- To do:
Copy out the data below, all of it, exactly.

- Data:
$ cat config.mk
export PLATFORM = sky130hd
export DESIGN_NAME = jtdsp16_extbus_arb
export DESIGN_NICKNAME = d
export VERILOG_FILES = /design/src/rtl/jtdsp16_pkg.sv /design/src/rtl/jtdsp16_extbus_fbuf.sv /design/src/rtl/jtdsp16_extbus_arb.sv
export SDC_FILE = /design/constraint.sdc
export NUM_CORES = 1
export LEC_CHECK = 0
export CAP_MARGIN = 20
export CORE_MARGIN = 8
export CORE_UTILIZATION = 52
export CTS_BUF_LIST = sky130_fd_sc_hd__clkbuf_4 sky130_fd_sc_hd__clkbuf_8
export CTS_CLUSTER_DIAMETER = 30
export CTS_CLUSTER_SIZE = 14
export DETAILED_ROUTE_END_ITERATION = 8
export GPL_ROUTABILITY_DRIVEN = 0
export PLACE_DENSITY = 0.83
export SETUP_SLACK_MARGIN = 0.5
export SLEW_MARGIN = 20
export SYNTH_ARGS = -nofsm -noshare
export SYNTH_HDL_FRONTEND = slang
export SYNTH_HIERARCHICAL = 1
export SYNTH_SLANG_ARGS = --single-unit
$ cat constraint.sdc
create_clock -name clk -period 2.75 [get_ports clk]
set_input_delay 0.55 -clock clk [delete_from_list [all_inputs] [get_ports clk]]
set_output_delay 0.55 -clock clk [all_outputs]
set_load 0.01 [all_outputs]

- Expected answer:
$ cat config.mk
export PLATFORM = sky130hd
export DESIGN_NAME = jtdsp16_extbus_arb
export DESIGN_NICKNAME = d
export VERILOG_FILES = /design/src/rtl/jtdsp16_pkg.sv /design/src/rtl/jtdsp16_extbus_fbuf.sv /design/src/rtl/jtdsp16_extbus_arb.sv
export SDC_FILE = /design/constraint.sdc
export NUM_CORES = 1
export LEC_CHECK = 0
export CAP_MARGIN = 20
export CORE_MARGIN = 8
export CORE_UTILIZATION = 52
export CTS_BUF_LIST = sky130_fd_sc_hd__clkbuf_4 sky130_fd_sc_hd__clkbuf_8
export CTS_CLUSTER_DIAMETER = 30
export CTS_CLUSTER_SIZE = 14
export DETAILED_ROUTE_END_ITERATION = 8
export GPL_ROUTABILITY_DRIVEN = 0
export PLACE_DENSITY = 0.83
export SETUP_SLACK_MARGIN = 0.5
export SLEW_MARGIN = 20
export SYNTH_ARGS = -nofsm -noshare
export SYNTH_HDL_FRONTEND = slang
export SYNTH_HIERARCHICAL = 1
export SYNTH_SLANG_ARGS = --single-unit
$ cat constraint.sdc
create_clock -name clk -period 2.75 [get_ports clk]
set_input_delay 0.55 -clock clk [delete_from_list [all_inputs] [get_ports clk]]
set_output_delay 0.55 -clock clk [all_outputs]
set_load 0.01 [all_outputs]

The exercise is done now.